*** Opening of Material for this task ***

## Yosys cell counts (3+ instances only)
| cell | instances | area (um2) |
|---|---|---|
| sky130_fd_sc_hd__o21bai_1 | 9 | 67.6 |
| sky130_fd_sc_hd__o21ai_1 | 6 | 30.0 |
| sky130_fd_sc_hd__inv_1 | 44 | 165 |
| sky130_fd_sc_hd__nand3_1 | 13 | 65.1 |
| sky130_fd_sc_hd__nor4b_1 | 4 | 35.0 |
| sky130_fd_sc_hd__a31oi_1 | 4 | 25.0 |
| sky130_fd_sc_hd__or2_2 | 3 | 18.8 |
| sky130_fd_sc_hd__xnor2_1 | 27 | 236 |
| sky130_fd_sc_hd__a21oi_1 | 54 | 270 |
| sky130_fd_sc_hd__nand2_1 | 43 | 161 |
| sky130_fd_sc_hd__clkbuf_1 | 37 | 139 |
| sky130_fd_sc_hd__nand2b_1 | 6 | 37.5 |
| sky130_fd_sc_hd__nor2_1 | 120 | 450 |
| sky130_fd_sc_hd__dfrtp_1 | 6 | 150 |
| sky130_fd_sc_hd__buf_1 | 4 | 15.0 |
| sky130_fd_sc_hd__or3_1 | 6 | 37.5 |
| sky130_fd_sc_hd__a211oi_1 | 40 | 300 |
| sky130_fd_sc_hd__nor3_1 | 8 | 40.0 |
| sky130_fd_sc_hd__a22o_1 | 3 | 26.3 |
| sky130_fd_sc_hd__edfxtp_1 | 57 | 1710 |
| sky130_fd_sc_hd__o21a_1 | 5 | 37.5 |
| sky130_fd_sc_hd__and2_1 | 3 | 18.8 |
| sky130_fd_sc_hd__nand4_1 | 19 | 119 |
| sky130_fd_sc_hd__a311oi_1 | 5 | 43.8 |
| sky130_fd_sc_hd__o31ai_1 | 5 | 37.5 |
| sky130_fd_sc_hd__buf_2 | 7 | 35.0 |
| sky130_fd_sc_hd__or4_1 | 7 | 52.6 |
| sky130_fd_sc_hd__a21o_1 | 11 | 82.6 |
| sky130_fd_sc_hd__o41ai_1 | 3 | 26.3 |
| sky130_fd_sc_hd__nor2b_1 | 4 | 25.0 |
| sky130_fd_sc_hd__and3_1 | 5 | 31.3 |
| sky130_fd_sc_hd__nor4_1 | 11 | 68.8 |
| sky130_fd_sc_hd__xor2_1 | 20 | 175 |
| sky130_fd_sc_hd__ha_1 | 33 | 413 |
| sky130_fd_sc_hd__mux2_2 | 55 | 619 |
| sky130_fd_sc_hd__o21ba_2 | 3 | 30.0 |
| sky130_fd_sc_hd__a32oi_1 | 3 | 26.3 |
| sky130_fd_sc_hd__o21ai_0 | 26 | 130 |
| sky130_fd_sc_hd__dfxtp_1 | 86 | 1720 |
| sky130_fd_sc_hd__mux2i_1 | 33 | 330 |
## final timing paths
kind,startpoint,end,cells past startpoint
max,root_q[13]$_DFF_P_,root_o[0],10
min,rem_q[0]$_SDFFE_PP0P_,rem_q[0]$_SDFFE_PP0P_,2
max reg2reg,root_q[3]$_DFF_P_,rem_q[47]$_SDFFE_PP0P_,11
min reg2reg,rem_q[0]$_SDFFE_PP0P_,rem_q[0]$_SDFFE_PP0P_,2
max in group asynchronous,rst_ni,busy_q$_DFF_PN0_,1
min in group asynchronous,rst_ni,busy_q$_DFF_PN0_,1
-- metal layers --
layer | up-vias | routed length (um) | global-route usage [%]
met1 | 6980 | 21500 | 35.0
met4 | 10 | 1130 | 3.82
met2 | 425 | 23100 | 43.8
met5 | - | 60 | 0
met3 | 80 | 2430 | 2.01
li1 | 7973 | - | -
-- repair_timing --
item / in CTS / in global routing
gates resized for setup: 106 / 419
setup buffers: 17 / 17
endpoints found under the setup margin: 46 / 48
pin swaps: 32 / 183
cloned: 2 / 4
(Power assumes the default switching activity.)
File: config.mk
export PLATFORM = sky130hd
export DESIGN_NAME = bsc_merge
export DESIGN_NICKNAME = d
export VERILOG_FILES = /design/src/rtl/core/bit_sliced_counter_bank_assert.svh /design/src/rtl/core/bsc_pkg.sv /design/src/rtl/core/bsc_merge.sv
export SDC_FILE = /design/constraint.sdc
export NUM_CORES = 1
export LEC_CHECK = 0
export BUFFER_PORTS_ARGS = -buffer_cell sky130_fd_sc_hd__buf_2
export CAP_MARGIN = 20
export CORE_AREA = 4 4 617 619
export DETAILED_ROUTE_END_ITERATION = 7
export DIE_AREA = 0 0 621 623
export PLACE_DENSITY = 0.3
export RECOVER_POWER = 100
export SYNTH_ARGS = -nofsm -noshare
export SYNTH_HDL_FRONTEND = slang
export SYNTH_SLANG_ARGS = --single-unit
File: constraint.sdc
create_clock -name vclk -period 3.48
set_clock_uncertainty 0.05 [all_clocks]
set_input_delay 1.044 -clock vclk [all_inputs]
set_output_delay 1.044 -clock vclk [all_outputs]
set_load 0.02 [all_outputs]
**src/rtl/urad_pkg.sv**
```systemverilog
// shared constants and helpers for the unsigned-to-ascii radix converter
package urad_pkg;

	localparam int VALUE_W         = 32;
	localparam int BASE_W          = 6;
	localparam int DIGIT_W         = 6;
	localparam int CHAR_W          = 8;
	localparam int VALUE_BITS_DEF  = 32;
	localparam int MAX_DIGITS_DEF  = 32;

	localparam logic [BASE_W-1:0]  BASE_MIN      = 6'd2;
	localparam logic [BASE_W-1:0]  BASE_MAX      = 6'd36;
	localparam logic [DIGIT_W-1:0] DECIMAL_LIMIT = 6'd10;
	localparam logic [CHAR_W-1:0]  DIGIT_ZERO    = 8'h30;
	localparam logic [CHAR_W-1:0]  LETTER_OFS    = 8'h37;
	localparam logic [CHAR_W-1:0]  BAD_CHAR      = 8'h00;

	// digit value to ascii character
	function automatic logic [CHAR_W-1:0] to_ascii(input logic [DIGIT_W-1:0] d);
		logic [CHAR_W-1:0] dx;
		dx = {{(CHAR_W-DIGIT_W){1'b0}}, d};
		if (d < DECIMAL_LIMIT) begin
			return DIGIT_ZERO + dx;
		end
		return LETTER_OFS + dx;
	endfunction

endpackage

```
**src/rtl/urad_if.sv**
```systemverilog
// handshake channel interfaces for input items and result characters
interface urad_in_if;
	logic                          valid;
	logic                          ready;
	logic [urad_pkg::VALUE_W-1:0]  value;
	logic [urad_pkg::BASE_W-1:0]   base;

	modport source (output valid, output value, output base, input ready);
	modport sink   (input valid, input value, input base, output ready);
endinterface

interface urad_out_if;
	logic                          valid;
	logic                          ready;
	logic [urad_pkg::CHAR_W-1:0]   digit_char;
	logic                          last;
	logic                          bad_base;

	modport source (output valid, output digit_char, output last, output bad_base, input ready);
	modport sink   (input valid, input digit_char, input last, input bad_base, output ready);
endinterface

```
**src/rtl/unsigned_to_ascii_radix_core.sv**
```systemverilog
// top level: sequencer, digit store and output register of the radix converter
// each digit takes one pass of the shared bit-serial divider
// (load, VALUE_BITS quotient steps, write-back), then each stored digit is read back and emitted
// throughput is one item at a time; a new item is taken only while the sequencer is idle
// reset: arst_n clears sequencer, counters and output valid; the digit store is not cleared
module unsigned_to_ascii_radix_core #(
	parameter int VALUE_BITS = urad_pkg::VALUE_BITS_DEF,
	parameter int MAX_DIGITS = urad_pkg::MAX_DIGITS_DEF
) (
	input  logic        clk,
	input  logic        arst_n,
	urad_in_if.sink     item,
	urad_out_if.source  result
);

	localparam int ADDR_W = $clog2(MAX_DIGITS);
	localparam int CNT_W  = $clog2(MAX_DIGITS + 1);

	typedef enum logic [2:0] {
		S_IDLE,
		S_ERR,
		S_DIV_START,
		S_DIV_RUN,
		S_EMIT_RD,
		S_EMIT_LD
	} state_t;

	state_t                         state_q;
	logic [CNT_W-1:0]               cnt_q;
	logic [ADDR_W-1:0]              ptr_q;
	logic [VALUE_BITS-1:0]          quot_q;
	logic [urad_pkg::BASE_W-1:0]    base_q;

	// output register
	logic                           out_valid_q;
	logic [urad_pkg::CHAR_W-1:0]    out_char_q;
	logic                           out_last_q;
	logic                           out_bad_q;

	// digit store, no reset: every entry read was written in the same item
	logic [urad_pkg::DIGIT_W-1:0]   store_mem [MAX_DIGITS];
	logic [urad_pkg::DIGIT_W-1:0]   rd_data_q;

	logic                           div_done;
	logic [VALUE_BITS-1:0]          div_quot;
	logic [urad_pkg::DIGIT_W-1:0]   div_rem;

	logic [VALUE_BITS-1:0]          value_m;
	logic                           in_xfer;
	logic                           base_ok;
	logic                           slot_free;
	logic                           store_full;
	logic                           out_load;

	// only the low VALUE_BITS of the value take part
	if (VALUE_BITS <= urad_pkg::VALUE_W) begin : g_trunc
		assign value_m = item.value[VALUE_BITS-1:0];
	end else begin : g_ext
		assign value_m = {{(VALUE_BITS - urad_pkg::VALUE_W){1'b0}}, item.value};
	end

	assign item.ready = (state_q == S_IDLE);
	assign in_xfer    = item.valid && item.ready;
	assign base_ok    = (item.base >= urad_pkg::BASE_MIN) && (item.base <= urad_pkg::BASE_MAX);
	assign slot_free  = !out_valid_q || result.ready;
	assign store_full = (cnt_q == CNT_W'(MAX_DIGITS - 1));
	// a new result enters the output register this cycle
	assign out_load   = slot_free && (state_q == S_ERR || state_q == S_EMIT_LD);

	urad_div #(
		.VALUE_BITS (VALUE_BITS)
	) u_div (
		.clk       (clk),
		.arst_n    (arst_n),
		.start     (state_q == S_DIV_START),
		.dividend  (quot_q),
		.divisor   (base_q),
		.done      (div_done),
		.quotient  (div_quot),
		.remainder (div_rem)
	);

	// remainder written at the current digit count, read back from the top down
	always_ff @(posedge clk) begin
		if (state_q == S_DIV_RUN && div_done) begin
			store_mem[cnt_q[ADDR_W-1:0]] <= div_rem;
		end
		rd_data_q <= store_mem[ptr_q];
	end

	always_ff @(posedge clk or negedge arst_n) begin
		if (!arst_n) begin
			state_q     <= S_IDLE;
			cnt_q       <= '0;
			ptr_q       <= '0;
			out_valid_q <= 1'b0;
		end else begin
			// a taken result frees the slot unless reloaded
			if (out_load) begin
				out_valid_q <= 1'b1;
			end else if (result.ready) begin
				out_valid_q <= 1'b0;
			end
			unique case (state_q)
				S_IDLE: begin
					if (in_xfer) begin
						cnt_q <= '0;
						if (base_ok) begin
							state_q <= S_DIV_START;
						end else begin
							state_q <= S_ERR;
						end
					end
				end
				S_ERR: begin
					// bad base: single flagged result, no digits
					if (slot_free) begin
						state_q <= S_IDLE;
					end
				end
				S_DIV_START: begin
					state_q <= S_DIV_RUN;
				end
				S_DIV_RUN: begin
					if (div_done) begin
						cnt_q <= cnt_q + 1'b1;
						if (div_quot == '0 || store_full) begin
							ptr_q   <= cnt_q[ADDR_W-1:0];
							state_q <= S_EMIT_RD;
						end else begin
							state_q <= S_DIV_START;
						end
					end
				end
				S_EMIT_RD: begin
					state_q <= S_EMIT_LD;
				end
				S_EMIT_LD: begin
					if (slot_free) begin
						if (ptr_q == '0) begin
							state_q <= S_IDLE;
						end else begin
							ptr_q   <= ptr_q - 1'b1;
							state_q <= S_EMIT_RD;
						end
					end
				end
				default: begin
					state_q <= S_IDLE;
				end
			endcase
		end
	end

	// datapath registers of the sequencer, no reset needed
	always_ff @(posedge clk) begin
		if (in_xfer) begin
			quot_q <= value_m;
			base_q <= item.base;
		end else if (state_q == S_DIV_RUN && div_done) begin
			quot_q <= div_quot;
		end
		if (state_q == S_ERR && slot_free) begin
			out_char_q <= urad_pkg::BAD_CHAR;
			out_last_q <= 1'b1;
			out_bad_q  <= 1'b1;
		end else if (state_q == S_EMIT_LD && slot_free) begin
			out_char_q <= urad_pkg::to_ascii(rd_data_q);
			out_last_q <= (ptr_q == '0);
			out_bad_q  <= 1'b0;
		end
	end

	assign result.valid      = out_valid_q;
	assign result.digit_char = out_char_q;
	assign result.last       = out_last_q;
	assign result.bad_base   = out_bad_q;

	// input side only opens while the sequencer is idle
	a_ready_idle: assert property (@(posedge clk) disable iff (!arst_n)
		item.ready |-> (state_q == S_IDLE))
		else $error("input ready outside idle");

	// an error result always closes its run
	a_bad_last: assert property (@(posedge clk) disable iff (!arst_n)
		(result.valid && result.bad_base) |-> result.last)
		else $error("bad base result without last");

	// divider completes only while the sequencer waits on it
	a_div_done_run: assert property (@(posedge clk) disable iff (!arst_n)
		div_done |-> (state_q == S_DIV_RUN))
		else $error("divider done outside run state");

	// digit count never exceeds the store
	a_cnt_bound: assert property (@(posedge clk) disable iff (!arst_n)
		cnt_q <= CNT_W'(MAX_DIGITS))
		else $error("digit count beyond store depth");

	// emission always starts from a filled store
	a_emit_has_digits: assert property (@(posedge clk) disable iff (!arst_n)
		(state_q == S_EMIT_RD) |-> (cnt_q != '0))
		else $error("emission with no digits stored");

endmodule

```
**src/rtl/urad_div.sv**
```systemverilog
// restoring bit-serial divider, one quotient bit per cycle
module urad_div #(
	parameter int VALUE_BITS = urad_pkg::VALUE_BITS_DEF
) (
	input  logic                          clk,
	input  logic                          arst_n,
	input  logic                          start,
	input  logic [VALUE_BITS-1:0]         dividend,
	input  logic [urad_pkg::BASE_W-1:0]   divisor,
	output logic                          done,
	output logic [VALUE_BITS-1:0]         quotient,
	output logic [urad_pkg::DIGIT_W-1:0]  remainder
);

	localparam int STEP_W = (VALUE_BITS > 1) ? $clog2(VALUE_BITS) : 1;

	logic                          busy_q;
	logic                          done_q;
	logic [STEP_W-1:0]             step_q;
	logic [VALUE_BITS-1:0]         q_q;
	logic [urad_pkg::DIGIT_W-1:0]  rem_q;

	logic [urad_pkg::DIGIT_W:0]    trial;
	logic [urad_pkg::DIGIT_W:0]    dvs;
	logic                          ge;

	assign trial = {rem_q, q_q[VALUE_BITS-1]};
	assign dvs   = {1'b0, divisor};
	assign ge    = (trial >= dvs);

	always_ff @(posedge clk or negedge arst_n) begin
		if (!arst_n) begin
			busy_q <= 1'b0;
			done_q <= 1'b0;
			step_q <= '0;
		end else begin
			done_q <= 1'b0;
			if (start) begin
				busy_q <= 1'b1;
				step_q <= STEP_W'(VALUE_BITS - 1);
			end else if (busy_q) begin
				if (step_q == '0) begin
					busy_q <= 1'b0;
					done_q <= 1'b1;
				end else begin
					step_q <= step_q - 1'b1;
				end
			end
		end
	end

	always_ff @(posedge clk) begin
		if (start) begin
			q_q   <= dividend;
			rem_q <= '0;
		end else if (busy_q) begin
			q_q   <= {q_q[VALUE_BITS-2:0], ge};
			rem_q <= ge ? urad_pkg::DIGIT_W'(trial - dvs) : trial[urad_pkg::DIGIT_W-1:0];
		end
	end

	assign done      = done_q;
	assign quotient  = q_q;
	assign remainder = rem_q;

endmodule

```
**src/flat_wrapper.sv**
```systemverilog
// flat-port wrapper written by rule: the top's interface ports become plain ports
module unsigned_to_ascii_radix_core_flat 
#(
	parameter int VALUE_BITS = urad_pkg::VALUE_BITS_DEF,
	parameter int MAX_DIGITS = urad_pkg::MAX_DIGITS_DEF
)
  (clk, arst_n, item_valid, item_value, item_base, item_ready, result_valid, result_digit_char, result_last, result_bad_base, result_ready);
  urad_in_if item_i ();
  urad_out_if result_i ();
  input  logic clk;
  input  logic arst_n;
  input wire logic [$bits(item_i.valid)-1:0] item_valid;
  input wire logic [$bits(item_i.value)-1:0] item_value;
  input wire logic [$bits(item_i.base)-1:0] item_base;
  output wire logic [$bits(item_i.ready)-1:0] item_ready;
  output wire logic [$bits(result_i.valid)-1:0] result_valid;
  output wire logic [$bits(result_i.digit_char)-1:0] result_digit_char;
  output wire logic [$bits(result_i.last)-1:0] result_last;
  output wire logic [$bits(result_i.bad_base)-1:0] result_bad_base;
  input wire logic [$bits(result_i.ready)-1:0] result_ready;
  assign item_i.valid = item_valid;
  assign item_i.value = item_value;
  assign item_i.base = item_base;
  assign item_ready = item_i.ready;
  assign result_valid = result_i.valid;
  assign result_digit_char = result_i.digit_char;
  assign result_last = result_i.last;
  assign result_bad_base = result_i.bad_base;
  assign result_i.ready = result_ready;
  unsigned_to_ascii_radix_core #(.VALUE_BITS(VALUE_BITS), .MAX_DIGITS(MAX_DIGITS)) u_core (.clk(clk), .arst_n(arst_n), .item(item_i), .result(result_i));
endmodule
```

*** Close of Material for this task ***

*About this task*. Above are the records; from them, give again exactly the lines from the one containing "sky130_fd_sc_hd__a31oi_1 | 4 | 25.0 |" through the one containing "sky130_fd_sc_hd__or4_1 | 7 | 52.6 |", both included.

*Worked solution*.
| sky130_fd_sc_hd__a31oi_1 | 4 | 25.0 |
| sky130_fd_sc_hd__or2_2 | 3 | 18.8 |
| sky130_fd_sc_hd__xnor2_1 | 27 | 236 |
| sky130_fd_sc_hd__a21oi_1 | 54 | 270 |
| sky130_fd_sc_hd__nand2_1 | 43 | 161 |
| sky130_fd_sc_hd__clkbuf_1 | 37 | 139 |
| sky130_fd_sc_hd__nand2b_1 | 6 | 37.5 |
| sky130_fd_sc_hd__nor2_1 | 120 | 450 |
| sky130_fd_sc_hd__dfrtp_1 | 6 | 150 |
| sky130_fd_sc_hd__buf_1 | 4 | 15.0 |
| sky130_fd_sc_hd__or3_1 | 6 | 37.5 |
| sky130_fd_sc_hd__a211oi_1 | 40 | 300 |
| sky130_fd_sc_hd__nor3_1 | 8 | 40.0 |
| sky130_fd_sc_hd__a22o_1 | 3 | 26.3 |
| sky130_fd_sc_hd__edfxtp_1 | 57 | 1710 |
| sky130_fd_sc_hd__o21a_1 | 5 | 37.5 |
| sky130_fd_sc_hd__and2_1 | 3 | 18.8 |
| sky130_fd_sc_hd__nand4_1 | 19 | 119 |
| sky130_fd_sc_hd__a311oi_1 | 5 | 43.8 |
| sky130_fd_sc_hd__o31ai_1 | 5 | 37.5 |
| sky130_fd_sc_hd__buf_2 | 7 | 35.0 |
| sky130_fd_sc_hd__or4_1 | 7 | 52.6 |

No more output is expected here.